Der VRR reagiert auf die Situation rigoros: „Wenn Züge ausfallen, dann zahlen wir nicht“, sagt Tkatzik. „Oder bei Verspätungen entsprechend weniger.“ Doch dies, so gibt die VRR-Sprecherin unumwunden zu, nutze dem Kunden erst einmal wenig. Man habe daher bereits Ende des Jahres 2022 und zum Anfang dieses Jahres an einem Notfall-Plan gearbeitet – mit weniger Bahnen, die dann aber zuverlässiger laufen.
Die Alternative mit dem Bus ist wenig komfortabel und dauert länger
Für Sandra Polert und ihre Familie jedoch bleibt die Situation unbefriedigend, zumal die Alternativen zur S3 eher unkomfortabel und aufwendig sind: „Ich könnte mit dem Bus nach Steele fahren, doch die Haltestelle liegt fußläufig allein schon 15 Minuten von unserem Haus entfernt.“ Hinzu kämen die weiteren Verzögerungen durch die Umstiege.

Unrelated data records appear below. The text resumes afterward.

**config.mk**
```make
export PLATFORM = sky130hd
export DESIGN_NAME = spi_cfg_port
export DESIGN_NICKNAME = d
export VERILOG_FILES = /design/src/rtl/spi_cfg_pkg.sv /design/src/rtl/spi_cfg_sync.sv /design/src/rtl/spi_cfg_frame.sv /design/src/rtl/spi_cfg_regs.sv /design/src/rtl/spi_cfg_port.sv
export SDC_FILE = /design/constraint.sdc
export NUM_CORES = 1
export LEC_CHECK = 0
export ABC_CLOCK_PERIOD_IN_PS = 2600
export BUFFER_PORTS_ARGS = -buffer_cell sky130_fd_sc_hd__clkbuf_2
export CORE_MARGIN = 1.5
export CORE_UTILIZATION = 45
export DETAILED_ROUTE_END_ITERATION = 6
export PLACE_DENSITY = 0.81
export SYNTH_ARGS = -nofsm -noshare
export SYNTH_HDL_FRONTEND = slang
export SYNTH_HIERARCHICAL = 1
export SYNTH_SLANG_ARGS = --single-unit
```
**constraint.sdc**
```tcl
create_clock -name clk -period 2.6 [get_ports clk]
set_input_delay 0.39 -clock clk [delete_from_list [all_inputs] [get_ports clk]]
set_output_delay 0.39 -clock clk [all_outputs]
set_load 0.01 [all_outputs]
```
**src/rtl/spi_cfg_pkg.sv**
```systemverilog
package spi_cfg_pkg;
   localparam int FRAME_W = 24;
   localparam int BYTE_W  = 8;
   localparam int ADDR_W  = 8;
   localparam int ID_W    = 7;
   localparam int HDR_W   = FRAME_W - BYTE_W;

   typedef struct packed {
      logic [ID_W-1:0]   dev_id;
      logic              is_rd;
      logic [ADDR_W-1:0] index;
      logic [BYTE_W-1:0] payload;
   } frame_t;
endpackage

```
**src/rtl/spi_cfg_sync.sv**
```systemverilog
module spi_cfg_sync #(
   parameter int           W       = 1,
   parameter int           STAGES  = 2,
   parameter logic [W-1:0] RST_VAL = '0
) (
   input  logic         clk,
   input  logic         rst_n,
   input  logic [W-1:0] d,
   output logic [W-1:0] q
);
   logic [W-1:0] st [STAGES];

   always_ff @(posedge clk or negedge rst_n) begin
      if (!rst_n) begin
         for (int i = 0; i < STAGES; i++) st[i] <= RST_VAL;
      end else begin
         st[0] <= d;
         for (int i = 1; i < STAGES; i++) st[i] <= st[i-1];
      end
   end

   assign q = st[STAGES-1];
endmodule

```
**src/rtl/spi_cfg_frame.sv**
```systemverilog
module spi_cfg_frame
   import spi_cfg_pkg::*;
#(
   parameter logic [ID_W-1:0] DEV_ID = 7'h04
) (
   input  logic              clk,
   input  logic              rst_n,
   input  logic              sclk_s,
   input  logic              sel_s,
   input  logic              sdi_s,
   input  logic [BYTE_W-1:0] rd_byte,
   output logic [ADDR_W-1:0] rd_index,
   output logic              wr_fire,
   output logic [ADDR_W-1:0] wr_index,
   output logic [BYTE_W-1:0] wr_byte,
   output logic              sdo,
   output logic              sdo_oe
);
   localparam int CNT_W = $clog2(FRAME_W + 2);
   localparam logic [CNT_W-1:0] CNT_FULL = CNT_W'(FRAME_W);
   localparam logic [CNT_W-1:0] CNT_OVER = CNT_W'(FRAME_W + 1);
   localparam logic [CNT_W-1:0] CNT_HDR  = CNT_W'(HDR_W);

   logic               sclk_q, sel_q;
   logic [CNT_W-1:0]   cnt;
   logic [FRAME_W-1:0] sh;
   logic [BYTE_W-1:0]  rd_sh;
   logic               sdo_q, oe_q;
   logic               rise, fall, sel_rise, hdr_rd_ok, in_data;
   frame_t             fr;

   assign fr        = frame_t'(sh);
   assign rise      = sclk_s & ~sclk_q;
   assign fall      = ~sclk_s & sclk_q;
   assign sel_rise  = sel_s & ~sel_q;
   // at the 16th edge the header sits in the low 16 bits of the shifter
   assign rd_index  = sh[ADDR_W-1:0];
   assign hdr_rd_ok = (sh[HDR_W-1 -: ID_W] == DEV_ID) && sh[ADDR_W];
   assign in_data   = (cnt >= CNT_HDR) && (cnt < CNT_FULL);

   always_ff @(posedge clk or negedge rst_n) begin
      if (!rst_n) begin
         sclk_q <= 1'b1;
         sel_q  <= 1'b1;
         cnt    <= '0;
         sh     <= '0;
         rd_sh  <= '0;
         sdo_q  <= 1'b0;
         oe_q   <= 1'b0;
      end else begin
         sclk_q <= sclk_s;
         sel_q  <= sel_s;
         if (sel_s) begin
            cnt  <= '0;
            oe_q <= 1'b0;
         end else begin
            if (rise) begin
               sh <= {sh[FRAME_W-2:0], sdi_s};
               if (cnt != CNT_OVER) cnt <= cnt + 1'b1;
            end
            if (fall && in_data) begin
               if (cnt == CNT_HDR) begin
                  if (hdr_rd_ok) begin
                     oe_q  <= 1'b1;
                     sdo_q <= rd_byte[BYTE_W-1];
                     rd_sh <= {rd_byte[BYTE_W-2:0], 1'b0};
                  end
               end else begin
                  sdo_q <= rd_sh[BYTE_W-1];
                  rd_sh <= {rd_sh[BYTE_W-2:0], 1'b0};
               end
            end
         end
      end
   end

   assign wr_fire  = sel_rise && (cnt == CNT_FULL) && (fr.dev_id == DEV_ID) && !fr.is_rd;
   assign wr_index = fr.index;
   assign wr_byte  = fr.payload;
   assign sdo      = sdo_q & oe_q;
   assign sdo_oe   = oe_q;
endmodule

```
**src/rtl/spi_cfg_regs.sv**
```systemverilog
module spi_cfg_regs
   import spi_cfg_pkg::*;
#(
   parameter int N_REGS   = 17,
   parameter int RSV_LO   = 5,
   parameter int RSV_HI   = 13,
   parameter int LOCK_REG = 1,
   parameter int LOCK_BIT = 2
) (
   input  logic                     clk,
   input  logic                     rst_n,
   input  logic                     we,
   input  logic [ADDR_W-1:0]        waddr,
   input  logic [BYTE_W-1:0]        wdata,
   input  logic [ADDR_W-1:0]        raddr,
   input  logic                     lock_s,
   output logic [BYTE_W-1:0]        rdata,
   output logic [N_REGS*BYTE_W-1:0] cfg_flat,
   output logic                     wr_strobe
);
   localparam logic [BYTE_W-1:0] RO_MASK = BYTE_W'(1) << LOCK_BIT;

   logic hit_ok;

   assign hit_ok = we && (waddr < ADDR_W'(N_REGS)) &&
                   !((waddr >= ADDR_W'(RSV_LO)) && (waddr <= ADDR_W'(RSV_HI)));

   for (genvar g = 0; g < N_REGS; g++) begin : g_reg
      if (g >= RSV_LO && g <= RSV_HI) begin : g_rsv
         assign cfg_flat[g*BYTE_W +: BYTE_W] = '0;
      end else begin : g_live
         localparam logic [BYTE_W-1:0] KEEP = (g == LOCK_REG) ? ~RO_MASK : '1;
         logic [BYTE_W-1:0] q;
         always_ff @(posedge clk or negedge rst_n) begin
            if (!rst_n)                                  q <= '0;
            else if (hit_ok && waddr == ADDR_W'(g))      q <= wdata & KEEP;
         end
         assign cfg_flat[g*BYTE_W +: BYTE_W] = q;
      end
   end

   always_comb begin
      rdata = '0;
      for (int i = 0; i < N_REGS; i++) begin
         if (raddr == ADDR_W'(i)) begin
            rdata = cfg_flat[i*BYTE_W +: BYTE_W];
            if (i == LOCK_REG) rdata[LOCK_BIT] = lock_s;
         end
      end
   end

   always_ff @(posedge clk or negedge rst_n) begin
      if (!rst_n) wr_strobe <= 1'b0;
      else        wr_strobe <= hit_ok;
   end
endmodule

```
**src/rtl/spi_cfg_port.sv**
```systemverilog
module spi_cfg_port
   import spi_cfg_pkg::*;
#(
   parameter int              N_REGS      = 17,
   parameter int              RSV_LO      = 5,
   parameter int              RSV_HI      = 13,
   parameter int              LOCK_REG    = 1,
   parameter int              LOCK_BIT    = 2,
   parameter int              SYNC_STAGES = 2,
   parameter logic [ID_W-1:0] DEV_ID      = 7'h04
) (
   input  logic                     clk,
   input  logic                     rst_n,
   input  logic                     sel_n,
   input  logic                     sclk,
   input  logic                     sdi,
   input  logic                     pll_lock,
   output logic                     sdo,
   output logic                     sdo_oe,
   output logic [N_REGS*BYTE_W-1:0] cfg_flat,
   output logic                     wr_strobe
);
   if (SYNC_STAGES < 2) begin : g_chk_sync
      $error("SYNC_STAGES must be at least 2");
   end
   if (N_REGS < 1 || N_REGS > 255) begin : g_chk_nregs
      $error("N_REGS out of range");
   end
   if (RSV_LO > RSV_HI || RSV_HI >= N_REGS) begin : g_chk_rsv
      $error("reserved window outside register map");
   end
   if (LOCK_REG >= N_REGS || LOCK_BIT >= BYTE_W) begin : g_chk_lock
      $error("lock bit position outside register map");
   end

   logic [3:0]        pins_s;
   logic              sel_s, sclk_s, sdi_s, lock_s;
   logic [ADDR_W-1:0] rd_index, wr_index;
   logic [BYTE_W-1:0] rd_byte, wr_byte;
   logic              wr_fire;

   spi_cfg_sync #(.W(4), .STAGES(SYNC_STAGES), .RST_VAL(4'b0011)) u_sync (
      .clk   (clk),
      .rst_n (rst_n),
      .d     ({pll_lock, sdi, sclk, sel_n}),
      .q     (pins_s)
   );
   assign {lock_s, sdi_s, sclk_s, sel_s} = pins_s;

   spi_cfg_frame #(.DEV_ID(DEV_ID)) u_frame (
      .clk      (clk),
      .rst_n    (rst_n),
      .sclk_s   (sclk_s),
      .sel_s    (sel_s),
      .sdi_s    (sdi_s),
      .rd_byte  (rd_byte),
      .rd_index (rd_index),
      .wr_fire  (wr_fire),
      .wr_index (wr_index),
      .wr_byte  (wr_byte),
      .sdo      (sdo),
      .sdo_oe   (sdo_oe)
   );

   spi_cfg_regs #(
      .N_REGS(N_REGS), .RSV_LO(RSV_LO), .RSV_HI(RSV_HI),
      .LOCK_REG(LOCK_REG), .LOCK_BIT(LOCK_BIT)
   ) u_regs (
      .clk       (clk),
      .rst_n     (rst_n),
      .we        (wr_fire),
      .waddr     (wr_index),
      .wdata     (wr_byte),
      .raddr     (rd_index),
      .lock_s    (lock_s),
      .rdata     (rd_byte),
      .cfg_flat  (cfg_flat),
      .wr_strobe (wr_strobe)
   );
endmodule

```
==> metrics.txt, run 1 <==
status complete, but fails checks; violated checks setup timing; Setup Viol. Count Final 6; critical path cell sequence inv_1, ha_1, nand2b_1, nor3_2, or4b_4, nor4_4, nand2_1, nor2_4, buf_12, mux2_4; Clock Latency Late Sink 350 ps; #FFs+latches synth roughly 110; Clock Tree Buf Depth 2; Worst Tran Pin Value 980 ps; Final Instance Area 6610 um2; post-route ant nets 0; Hold Worst Slack between 15 and 20 ps; pwr dens 656 nW/um2; Boundary Pins 145; Nets 572; DRC Markers 0; vias in the first global route 3739; Total Power 0.00434 W; top_reg_cell synth dfrtp_1; Req. time, crit path 2830 ps; worst hold path class in -> async; CTS root buffer clkbuf_16; Avg Cell Area, Syn 12.0 um2; startpoint class of the critical path flip-flop; Cell Area, Synth 6000 um2; Peak Freq 383 MHz; Final period util 100%; Reg clk slew, reported paths 70 ps; starting density of the core 45.7%; sequential fraction of the synthesis area 46.8%; placed cell area roughly 6200 um2; Row Count 42; maximum VDD drop 402 uV; Filler cells 1143; EDFF count, synth 0; ant diodes 0; synth top area cells dfrtp_1, mux2_2, buf_4; Leak Pwr around 3.4 nW; Final Hold Viols 0; Synth-to-Final Area Change 10.2%; Crit-path slowest cell or4b_4; Ys Warns 6; top cell type's share of synthesized area 44.2%; Max-Cap Viols 0; layout cell share with drive strength beyond 1 between 40% and 50%; DR pass1 iterations 6; top post-synthesis cells by count dfrtp_1, buf_4, mux2_2, nand2_1, nor2_1; total CTS buffers 9; CORE AREA 13100 um2; CTS tree yes; first-pass GRT wire length between 20000 and 25000 um; Layout Skew 9.06 ps; CTS HTree Levels 3; buffer and inverter count on the worst path 2; Distinct cells, synth 55; worst-path maximum fanout 7; GPL Wtd Cong 0.853; max-slew violations 0; vias per inst about 5.2; dpl cells 720; Avg WL per Cell 17.3 um; CP delay by family, top simple AND/OR/NAND/NOR gates; CP max stage delay ~500 ps; drt total wl 12900 um; initial antenna violation count 0; IO buf count 71; cell type with the largest total area after synthesis dfrtp_1; fin crit period 2610 ps; WS Path Type reg -> reg; Cells after Synth ~500; hpwl dp 8940 um; DIE HEIGHT 118 um; Die W 118 um; GRT Residual Overflow 0; RSZ-0062 raised after global routing true; GRT Util Overall 18.4%; die area approximately 14000 um2; DR vias 3879; WP data arrival 2840 ps; Synth async-reset ratio 100%; initial drt markers 178; min setup slack post-route -9.39 ps; Max-slew headroom 34.5%; most common cell in the netlist dfrtp_1; largest net degree at the start of global routing 54; setup_tns -22.2 ps; Post-Layout Cell Count between 700 and 800; clock sink count 112; crit end category flip-flop
## per-stage QoR
stage	utilization, %	worst slack [ps]
final	50.3	-9.39
after global routing	50.3	-126
after CTS	49.4	7.49
after detailed placement	47.1	-3.45
after global placement	47.1	2.51
after floorplan	-	63.4
## report_power, final
group	switching [W]	total, W	internal [W]
Sequential	0.000143	0.00196	0.00181
Clock	0.000601	0.00135	0.000749
Combinational	0.000634	0.00103	0.000397
Total	0.00138	0.00434	0.00296
## logic make-up after synthesis
logic type / after synthesis / synth area share [%]
AND/OR/NAND/NOR: 70 / 7.78
adder cells (fa/ha/maj): 4 / 0.793
multiplexers: 109 / 20.7
other: 1 / 0.0625
buffers and inverters: 125 / 14.6
flip-flops: 112 / 46.8
XOR/XNOR: 4 / 0.584
AO/OA/AOI/OAI: 73 / 8.59
## layer usage
metal / routed length, um / GRT usage [%] / vias up
met5: 0 / 0 / -
met4: 340 / 8.21 / 0
met3: 649 / 4.01 / 24
met2: 6350 / 29.8 / 153
met1: 5510 / 23.8 / 1975
li1: - / - / 1727
## cell type report
| class | count | area (um2) | share of cell area, % |
|---|---|---|---|
| sequential | 112 | 2810 | 42.5 |
| multi-input combinational | 333 | 2650 | 40.0 |
| timing repair buffer | 103 | 636 | 9.61 |
| clock buffer | 13 | 240 | 3.63 |
| tap | 176 | 220 | 3.33 |
| clock inverter | 3 | 45.0 | 0.681 |
| inverter | 4 | 15.0 | 0.227 |
## worst paths after layout
path | from | to | slack, ps | cells after the start
min | rst_n | u_frame/sdo_q | 20 | 1
max reg2reg | u_frame/cnt[0] | u_regs/g_reg[2].g_live.q[0] | -9 | 10
min reg2reg | u_sync/st[6] | u_sync/q[2] | 350 | 0
min in group clk | sel_n | u_sync/st[4] | 120 | 1
max | u_frame/cnt[0] | u_regs/g_reg[2].g_live.q[0] | -9 | 10
max in group asynchronous | rst_n | u_frame/sclk_q | 1880 | 2
## sequential cells by signal (all words and copies together) (netlist names)
register / count
u_frame/cnt: 5
u_frame/sel_q: 1
u_frame/sdo_oe: 1
u_frame/sdo_q: 1
u_regs/g.g_live.q: 63
u_sync/st: 4
u_frame/fr: 24
u_regs/wr_strobe: 1
u_frame/rd_sh: 7
u_sync/q: 4
u_frame/sclk_q: 1
## cells in the final DEF, fill, tap and decap left out, types with 4 or more instances in the layout
master     synthesis  layout
a22o_1             9       9
clkbuf_16          0       9
clkbuf_1           8       4
nand3_1            5       5
dfstp_2            6       6
mux2_4             7      16
a21oi_1           10      10
mux2i_1            8       8
o21ai_0           10      10
o2bb2ai_1          7       7
buf_4            104      30
mux2_2            94      85
a21o_1             7       7
o31ai_1            6       6
clkbuf_2           1      70
o22ai_1           10      10
conb_1             1      73
nor2_1            11      11
nand2_1           15      14
dfrtp_1          106     106
a21boi_0           8       8
## worst register-to-register path: cells and delay by family, from the launching register on
family	cells	cell delay [ps]
muxes	1	300
and+or+nand+nor	6	1400
DFF	1	400
adders and majority gates	1	150
buffers and inverters	2	260
## timing repair
item / in CTS / in global routing
hold buffers: 0 / 0
setup buffers: 0 / 8
resized for setup: 2 / 15
pin swaps: 1 / 6
cloned: 0 / 0
endpoints found under the setup margin: 24 / 58
hold endpoints to repair: 0 / 0
(Power assumes the default switching activity.)
==> run 2, diff against run 1 <==
--- a/config.mk
+++ b/config.mk
@@ -9,6 +9,7 @@
 export BUFFER_PORTS_ARGS = -buffer_cell sky130_fd_sc_hd__clkbuf_2
 export CORE_MARGIN = 1.5
 export CORE_UTILIZATION = 45
+export CTS_BUF_LIST = sky130_fd_sc_hd__clkbuf_2 sky130_fd_sc_hd__clkbuf_4 sky130_fd_sc_hd__clkbuf_8
 export DETAILED_ROUTE_END_ITERATION = 6
 export PLACE_DENSITY = 0.81
 export SYNTH_ARGS = -nofsm -noshare
==> run 2 against run 1 <==
  * The run now ends clean
  * Sequential share of layout area rose by 0.70 points
  * Clock skew rose by 3.2 ps
  * Count of clock-buffer cells in the layout did not move
  * Fmax rose by 0.73%
  * Sequential power barely moved
  * Critical path depth fell by 1
  * Largest power group unchanged
==> metrics.txt, run 2 (synthesis gave the netlist of run 1 again) <==
Peak Freq 386 MHz (+0.73%); Max-slew headroom 36.8% (+2.3 points); vias in the first global route 3707 (-0.86%); DIE HEIGHT 118 um (unchanged); max-slew violations 0 (unchanged); hpwl dp 8940 um (unchanged); Post-Layout Cell Count 741 (-0.40%); GRT Residual Overflow 0 (unchanged); Clock Tree Buf Depth 2 (unchanged); Final Hold Viols 0 (unchanged); clock network power share 26.2% (-4.9 points); Top reg by flops u_regs/g.g_live.q; Layout Skew 12.2 ps (+3.16 ps); Clock Latency Late Sink 380 ps (+30 ps); Seq pwr share 48.4% (+3.3 points); maximum VDD drop 311 uV (-23%); initial antenna violation count 0 (unchanged); worst hold path class in -> reg; Synth-to-Final Area Change 8.40%; dpl cells 720 (unchanged); CTS root buffer clkbuf_8; Setup Viol. Count Final 0 (-6); most common cell after layout, fill and taps aside dfrtp_1; post-route ant nets 0 (unchanged); vias per inst 5.23 (+0.25%); CTS HTree Levels 3 (unchanged); initial drt markers 158 (-11%); crit end category flip-flop; hold path depth 1; Boundary Pins 145 (unchanged); RSZ-0062 raised after global routing true; Switching Fraction 33.2% (+1.4 points); Hold Worst Slack 80.9 ps (+61.0 ps); Switch Pwr 0.00134 W (-2.9%); GRT Util Overall 18.3% (-0.081 points); Max-Cap Viols 0 (unchanged); Comb pwr share 25.4% (+1.6 points); DRC Markers 0 (unchanged); WP data arrival 2860 ps (+20 ps); R2R Path Start u_frame/cnt[1]; Final period util 99.6% (-0.72 points); internal power 0.00270 W (-8.9%); ant diodes 0 (unchanged); clock sink count 112 (unchanged); total CTS buffers 9 (unchanged); Die W 118 um (unchanged); fin crit period 2590 ps (-18.8 ps); Worst Tran Pin Value 946 ps (-34.2 ps); leading cell types in the layout, fill and taps excluded dfrtp_1, mux2_2, conb_1; IO buf count 71 (unchanged); GPL Wtd Cong 0.853 (unchanged); die area 14000 um2 (unchanged); drt total wl 12700 um (-1.2%); Filler cells 1160 (+1.5%); Leak Pwr 3.31 nW (-1.5%); Req. time, crit path 2870 ps (+40 ps); DR pass1 iterations 6 (unchanged); Reg clk slew, reported paths 100 ps (+30 ps); pwr dens 620 nW/um2 (-5.4%); Row Count 42 (unchanged); Worst Setup SP u_frame/cnt[1]; first-pass GRT wire length 20000 um (-0.86%); CORE AREA 13100 um2 (unchanged); Nets 569 (-0.52%); HP Start sel_n; starting density of the core 45.7% (unchanged); worst-path maximum fanout 7 (unchanged); status finished clean; startpoint class of the critical path flip-flop; Reg2Reg Depth 9 (-1); largest net degree at the start of global routing 54 (unchanged); Avg WL per Cell 17.1 um (-0.80%); DR vias 3873 (-0.15%); layout cell share with drive strength beyond 1 43.2% (+0.23 points); CTS tree yes; WS Path Type reg -> reg; Finished Core Util 49.5% (-0.82 points); max FFs per register 63 (unchanged)
==> run 2: metrics by stage <==
step	worst slack [ps]	TNS (ps)	total power, W	cell area (um2)
detailed placement	-3.45	-3.45	0.00298	6190
CTS	15.2	0	0.00403	6420
global route	-125	-2830	0.00422	6500
floorplan	63.4	0	0.00283	6270
global placement	2.51	0	0.00294	6190
finish	9.43	0	0.00403	6500
==> run 2: what timing repair did <==
item,4_1_cts,5_1_grt
hold endpoints to repair,31,0
resized for setup,3,13
setup endpoints to repair,25,62
setup buffers,0,4
hold buffers,1,0
pin swaps,1,6
==> run 2: critical path, stage by stage, from the launching register on <==
cell      delay [ps]
dfrtp_1          420
inv_1             90
ha_1             140
nand2b_1         100
nor3_2           150
or4b_4           490
nor4_4           300
nand2_1          140
nor2_4           270
mux2_2           380
==> run 2: area by class of cell <==
type | count | area (um2) | area share [%]
inverters | 4 | 15.0 | 0.231
clock inverters | 3 | 45.0 | 0.693
clock buffers | 13 | 154 | 2.37
repair buffers | 100 | 616 | 9.47
well taps | 176 | 220 | 3.39
flip-flops and latches | 112 | 2810 | 43.2
multi-input cells | 333 | 2640 | 40.7
==> run 2: worst paths after layout <==
check	slack (ps)	endpoint
min reg2reg	360	u_sync/q[2]
min	80	u_sync/st[4]
min in group asynchronous	530	u_frame/sdo_q
max	9	u_regs/g_reg[1].g_live.q[3]
max reg2reg	9	u_regs/g_reg[1].g_live.q[3]
max in group asynchronous	1370	u_frame/sclk_q
==> run 2: per-layer routing <==
layer	part of all wire [%]	global-route usage, %
met2	50	30.0
met3	5.7	4.15
met1	42	23.5
met5	0	0
met4	2.3	7.61
==> run 2: power by group through the flow <==
stage                     clock network [W]  registers (W)  logic, W
after floorplan                           0        0.00189  0.000933
after global placement                    0        0.00198  0.000964
after detailed placement                  0        0.00198  0.000996
after CTS                           0.00108        0.00195   0.00100
after global routing                0.00114        0.00197   0.00111
final                               0.00106        0.00195   0.00103
==> run 3, diff against run 2 <==
--- a/config.mk
+++ b/config.mk
@@ -6,12 +6,12 @@
 export NUM_CORES = 1
 export LEC_CHECK = 0
 export ABC_CLOCK_PERIOD_IN_PS = 2600
-export BUFFER_PORTS_ARGS = -buffer_cell sky130_fd_sc_hd__clkbuf_2
 export CORE_MARGIN = 1.5
 export CORE_UTILIZATION = 45
 export CTS_BUF_LIST = sky130_fd_sc_hd__clkbuf_2 sky130_fd_sc_hd__clkbuf_4 sky130_fd_sc_hd__clkbuf_8
 export DETAILED_ROUTE_END_ITERATION = 6
-export PLACE_DENSITY = 0.81
+export DONT_BUFFER_PORTS = 1
+export PLACE_DENSITY = 0.71
 export SYNTH_ARGS = -nofsm -noshare
 export SYNTH_HDL_FRONTEND = slang
 export SYNTH_HIERARCHICAL = 1
==> run 3 against run 2 <==
  * Combinational power hardly changed
  * The run now ends with hold timing left
  * Highest routed layer unchanged
  * Largest cell class unchanged
  * Final area decreased by 4.3%
  * Routed wire length fell by 2.5%
  * Utilization fell by 2.1 points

Was Sandra Polert wirklich ärgert: „Wir versuchen, die so vielzitierte und geforderte Verkehrswende wirklich mit Leben zu füllen.“ Doch dazu müsse der ÖPNV den Kunden auch verlässliche Angebote machen „Zwar haben wir noch unser Auto in der Garage stehen, doch das kommt möglichst wenig zum Einsatz.“ Beispielsweise, als zu Ostern die S3-Linie nur bis Steele-Ost fuhr. „Da ist mein Mann Ingo, der bei der Stadt Essen arbeitet, notgedrungen aufs Auto umgestiegen.“
Die Bewohner der Siedlung am Breloher Steig in Essen nutzen oft das Lastenfahrrad
Viele Bewohner am Breloher Steig denken ähnlich. „In unserer Siedlung sind viele Eltern mit Lastenfahrrädern unterwegs; die Kinder fahren mit“, sagt Sandra Polert. Wegen der häufigen S-Bahn-Ausfälle habe man zwischenzeitlich sogar die Abo-Tickets gekündigt und sei auf das Rad umgestiegen. „Doch wir haben momentan keine E-Bikes. Da bin ich dann eine halbe Stunde unterwegs.“
Im Vergleich zur Wartezeit, die sie immer öfter auf dem Bahnsteig in Horst verbringt, ist dies allerdings ein Klacks: „Ich fahre schon bewusst eine halbe Stunde früher los, damit ich auf der sicheren Seite bin, weil ich um 7.30 Uhr in der Praxis sein muss.“ Doch zum Zeitpunkt des Gesprächs mit dieser Redaktion sei um 6.43 Uhr wieder einmal die Bahn nicht gekommen. „Das ist dann ein Ein-Stunden-Takt“, seufzt Sandra Polert – und hofft auf Besserung.